Desenhar a ruína
No exterior do Uma Certa Falta de Coerência, na Rua dos Caldeireiros, através da porta, consegue ver-se uma linha de colunas negras. Uma intervenção minimal dir-se-ia logo de imediato, tal o rigor da intervenção. Contudo, esta conclusão só é possível para quem tenha visitado anteriormente o espaço, porque, de facto, aqueles pilares de madeira, entalados entre o chão e o tecto, podiam pertencer àquele lugar desde sempre; terem nascido ali, para manterem de pé uma casa em avançado estado de degradação. Sim, a intervenção de António Bolota (Benguela, Angola, 1962) transforma as salas da exposição, sublinhando, contudo, uma situação preexistente,vinculada à própria essência do lugar e, por extensão, à zona histórica da cidade: o trabalho do artista faz emergir a condição de ruína ali latente, fazendo lembrar desastres passados e anunciando uma catástrofe por vir, entendendo-se esta também na sua dimensão política.

Entre-se então no espaço: uma métrica regular – a tradicional grelha modernista – é-nos dada pela localização de uma série de colunas em madeira queimada. A superfície das barras possui uma textura que anula qualquer leitura minimalista: vistas de perto, elas revelam rugosidades, escamas, brilhos prateados e cheiram ao fogo que, em parte, as consumiu. O trabalho de António Bolota aproxima-se do quotidiano, afastando-se dos pressupostos da “arte pela arte” e aproximando-se de questões relacionadas com o desenho. A intervenção no Uma Certa Falta de Coerência faz um desenho e desenha, porque cada barra, agora transformada em carvão, pode inscrever no corpo de cada visitante um traço, uma mancha, uma inesperada marca na superfície das mãos. Esta é outra das características desta obra: ela “suja” quem dela se aproxima, uma situação por vezes difícil de evitar.
O percurso através das salas revela ainda outras situações trabalhadas pelo artista, como um ambiente homogéneo, denso, criado com uma subtil intervenção na luminosidade do espaço. Há ainda o acaso de a métrica escolhida ter feito com que um dos pilares bloqueie uma das portas interiores do Uma Certa Falta de Coerência. Todos estes acontecimentos revelam uma série de paradoxos: por um lado, o facto das colunas, queimadas, negras, darem um sentido de ordem a um lugar em risco eminente de desabar; por outro, a ilusão de serem estas barras verticais que sustêm o tecto; finalmente, a sensação de ser ter passado ali algo – um incêndio, por exemplo –, que, na realidade, nunca chegou acontecer.

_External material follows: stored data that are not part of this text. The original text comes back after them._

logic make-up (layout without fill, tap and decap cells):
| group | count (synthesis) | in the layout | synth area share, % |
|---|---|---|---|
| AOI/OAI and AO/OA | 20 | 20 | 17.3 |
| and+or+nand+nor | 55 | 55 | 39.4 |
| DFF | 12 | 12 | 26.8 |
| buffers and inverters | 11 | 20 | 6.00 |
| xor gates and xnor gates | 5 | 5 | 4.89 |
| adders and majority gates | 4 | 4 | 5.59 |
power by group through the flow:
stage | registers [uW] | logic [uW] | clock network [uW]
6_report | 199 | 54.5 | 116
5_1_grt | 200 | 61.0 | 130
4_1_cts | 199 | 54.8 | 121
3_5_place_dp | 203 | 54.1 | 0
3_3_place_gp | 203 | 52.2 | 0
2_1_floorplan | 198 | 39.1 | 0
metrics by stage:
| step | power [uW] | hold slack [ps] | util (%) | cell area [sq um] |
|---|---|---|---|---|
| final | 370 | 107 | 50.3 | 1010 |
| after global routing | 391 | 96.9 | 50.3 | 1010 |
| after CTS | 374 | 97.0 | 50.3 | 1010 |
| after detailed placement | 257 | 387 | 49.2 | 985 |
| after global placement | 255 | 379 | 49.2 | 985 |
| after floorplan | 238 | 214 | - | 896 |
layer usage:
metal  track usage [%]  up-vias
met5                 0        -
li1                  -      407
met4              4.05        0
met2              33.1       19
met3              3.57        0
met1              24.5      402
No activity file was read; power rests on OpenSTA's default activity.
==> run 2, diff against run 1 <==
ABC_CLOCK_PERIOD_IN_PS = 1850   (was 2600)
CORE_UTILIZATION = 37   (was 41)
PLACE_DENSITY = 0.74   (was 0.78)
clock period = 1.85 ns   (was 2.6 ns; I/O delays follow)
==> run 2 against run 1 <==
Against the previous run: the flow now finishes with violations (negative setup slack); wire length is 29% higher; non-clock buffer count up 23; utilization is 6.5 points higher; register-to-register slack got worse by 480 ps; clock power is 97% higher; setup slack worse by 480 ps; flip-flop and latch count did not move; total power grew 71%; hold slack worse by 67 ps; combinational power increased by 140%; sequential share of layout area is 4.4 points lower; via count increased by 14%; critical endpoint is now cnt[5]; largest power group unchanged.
--- config.mk ---
export PLATFORM = sky130hd
export DESIGN_NAME = rv_trace_buf
export DESIGN_NICKNAME = d
export VERILOG_FILES = /design/src/rtl/rv_trace_pkg.sv /design/src/rtl/rv_trace_ram.sv /design/src/rtl/rv_trace_buf.sv
export SDC_FILE = /design/constraint.sdc
export NUM_CORES = 1
export LEC_CHECK = 0
export CAP_MARGIN = 20
export CORE_MARGIN = 5
export CORE_UTILIZATION = 61
export DETAILED_ROUTE_END_ITERATION = 8
export HOLD_SLACK_MARGIN = 0.15
export PLACE_DENSITY = 0.79
export SLEW_MARGIN = 40
export SYNTH_ARGS = -nofsm -noshare
export SYNTH_HDL_FRONTEND = slang
export SYNTH_HIERARCHICAL = 1
export SYNTH_SLANG_ARGS = --single-unit
--- constraint.sdc ---
create_clock -name i_clk -period 10.71 [get_ports i_clk]
set_input_delay 2.142 -clock i_clk [delete_from_list [all_inputs] [get_ports i_clk]]
set_output_delay 2.142 -clock i_clk [all_outputs]
set_load 0.01 [all_outputs]
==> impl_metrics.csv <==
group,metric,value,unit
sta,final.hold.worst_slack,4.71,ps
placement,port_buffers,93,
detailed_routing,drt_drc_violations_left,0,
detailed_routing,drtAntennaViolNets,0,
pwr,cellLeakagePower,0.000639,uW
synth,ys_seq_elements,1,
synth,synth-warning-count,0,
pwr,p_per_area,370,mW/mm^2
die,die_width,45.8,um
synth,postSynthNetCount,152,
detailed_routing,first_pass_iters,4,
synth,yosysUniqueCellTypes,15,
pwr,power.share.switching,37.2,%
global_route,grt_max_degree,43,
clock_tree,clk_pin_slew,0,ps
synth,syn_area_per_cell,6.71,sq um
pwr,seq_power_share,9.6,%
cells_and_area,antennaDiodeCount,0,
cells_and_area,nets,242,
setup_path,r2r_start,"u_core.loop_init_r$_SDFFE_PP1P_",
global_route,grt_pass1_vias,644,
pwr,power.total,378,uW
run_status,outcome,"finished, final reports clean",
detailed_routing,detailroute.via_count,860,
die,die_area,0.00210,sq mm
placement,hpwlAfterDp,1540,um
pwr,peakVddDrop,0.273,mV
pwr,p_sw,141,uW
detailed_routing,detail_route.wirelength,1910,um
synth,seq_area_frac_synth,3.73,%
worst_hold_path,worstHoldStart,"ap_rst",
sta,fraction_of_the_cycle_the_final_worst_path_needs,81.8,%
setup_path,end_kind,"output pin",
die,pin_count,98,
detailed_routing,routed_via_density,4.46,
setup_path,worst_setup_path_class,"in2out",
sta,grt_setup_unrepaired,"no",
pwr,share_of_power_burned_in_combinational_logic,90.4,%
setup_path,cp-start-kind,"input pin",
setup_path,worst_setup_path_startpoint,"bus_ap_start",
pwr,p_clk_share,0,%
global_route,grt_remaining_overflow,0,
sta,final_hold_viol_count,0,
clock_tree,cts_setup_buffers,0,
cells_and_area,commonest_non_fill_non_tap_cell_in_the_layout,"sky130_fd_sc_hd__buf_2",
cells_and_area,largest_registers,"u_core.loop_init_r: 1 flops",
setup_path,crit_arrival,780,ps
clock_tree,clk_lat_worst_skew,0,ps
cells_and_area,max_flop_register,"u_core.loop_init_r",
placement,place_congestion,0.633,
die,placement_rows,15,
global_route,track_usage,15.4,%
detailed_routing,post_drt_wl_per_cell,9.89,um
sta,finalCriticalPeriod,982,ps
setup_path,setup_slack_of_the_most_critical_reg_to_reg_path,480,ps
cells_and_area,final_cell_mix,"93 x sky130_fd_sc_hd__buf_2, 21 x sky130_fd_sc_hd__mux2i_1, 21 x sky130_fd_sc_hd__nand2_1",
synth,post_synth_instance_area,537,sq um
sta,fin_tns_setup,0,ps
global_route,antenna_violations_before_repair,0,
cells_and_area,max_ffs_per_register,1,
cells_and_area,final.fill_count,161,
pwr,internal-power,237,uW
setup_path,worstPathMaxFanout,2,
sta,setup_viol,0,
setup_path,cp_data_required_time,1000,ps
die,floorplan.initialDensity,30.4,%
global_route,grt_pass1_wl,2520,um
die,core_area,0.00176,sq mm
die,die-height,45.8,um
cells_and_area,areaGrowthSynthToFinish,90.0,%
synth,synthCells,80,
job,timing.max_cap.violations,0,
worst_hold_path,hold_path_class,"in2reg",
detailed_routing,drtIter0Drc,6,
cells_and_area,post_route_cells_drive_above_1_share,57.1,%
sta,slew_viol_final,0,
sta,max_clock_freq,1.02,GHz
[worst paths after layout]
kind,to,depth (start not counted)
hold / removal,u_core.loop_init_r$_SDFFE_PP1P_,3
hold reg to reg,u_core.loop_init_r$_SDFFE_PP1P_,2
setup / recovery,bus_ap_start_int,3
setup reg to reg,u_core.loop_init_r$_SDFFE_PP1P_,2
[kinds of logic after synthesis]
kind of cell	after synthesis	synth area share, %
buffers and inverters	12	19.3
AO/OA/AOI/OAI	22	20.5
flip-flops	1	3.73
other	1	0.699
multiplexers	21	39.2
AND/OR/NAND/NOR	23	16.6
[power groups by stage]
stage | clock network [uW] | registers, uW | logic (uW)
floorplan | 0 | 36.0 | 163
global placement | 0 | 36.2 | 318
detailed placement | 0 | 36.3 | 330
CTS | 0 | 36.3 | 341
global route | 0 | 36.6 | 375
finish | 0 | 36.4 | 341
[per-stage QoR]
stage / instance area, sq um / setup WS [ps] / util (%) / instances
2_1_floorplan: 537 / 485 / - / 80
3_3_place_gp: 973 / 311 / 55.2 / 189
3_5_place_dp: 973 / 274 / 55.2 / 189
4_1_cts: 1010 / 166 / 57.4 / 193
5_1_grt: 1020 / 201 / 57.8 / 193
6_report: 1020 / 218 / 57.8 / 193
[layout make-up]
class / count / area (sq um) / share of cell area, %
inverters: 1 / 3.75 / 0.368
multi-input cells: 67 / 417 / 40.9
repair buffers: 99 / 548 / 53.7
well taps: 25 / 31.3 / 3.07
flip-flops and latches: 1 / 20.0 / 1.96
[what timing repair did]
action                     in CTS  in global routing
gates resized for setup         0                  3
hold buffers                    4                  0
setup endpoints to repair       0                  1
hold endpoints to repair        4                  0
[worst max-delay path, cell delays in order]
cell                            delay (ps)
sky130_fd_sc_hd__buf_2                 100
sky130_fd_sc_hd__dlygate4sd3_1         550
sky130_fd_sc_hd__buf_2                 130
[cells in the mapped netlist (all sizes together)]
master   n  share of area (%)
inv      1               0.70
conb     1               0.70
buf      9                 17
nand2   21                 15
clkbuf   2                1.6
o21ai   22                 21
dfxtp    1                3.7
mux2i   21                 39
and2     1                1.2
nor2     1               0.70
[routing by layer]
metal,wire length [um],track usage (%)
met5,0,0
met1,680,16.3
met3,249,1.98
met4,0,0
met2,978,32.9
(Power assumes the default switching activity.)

Esta é uma instalação “in situ.” E deve ser experimentada, percorrida, de modo a que, quando se regressar novamente ao exterior, se perceba o alcance desta obra: basta olhar para as casas vizinhas ou para quem passa na rua. Aqui não há redenção possível, apenas “ corpos-fantasmas” – imagens de um tecido social em colapso – e habitações que encenam a sua própria despedida.

António Bolota consegue uma vez mais traduzir visualmente as suas preocupações éticas, numa intervenção consistente. Se Alberto Carneiro propõe uma reflexão acerca do modo como a árvore se constitui enquanto segunda natureza no território da arte, activando essa meditação através, por exemplo, da instalação “Uma Floresta para os teus sonhos” (1970), obra que convida o espectador a reencontrar-se com a sua essência, Bolota, pelo seu lado, procura antes colocar em relevo a forma como esse sonho está cada vez mais distante, sendo, por isso, um trabalho muito mais materialista do que o de Carneiro. Contudo, a dúvida persiste: existirá uma dimensão espiritual na sua obra? E embora se possa afirmar ser o aspecto formal que sobressai nesta peça – a relação com a arquitectura envolvente é outro dos dados relevantes para o processo de trabalho do artista –, este, não nos podemos esquecer, reflecte o contexto urbano e social envolvente.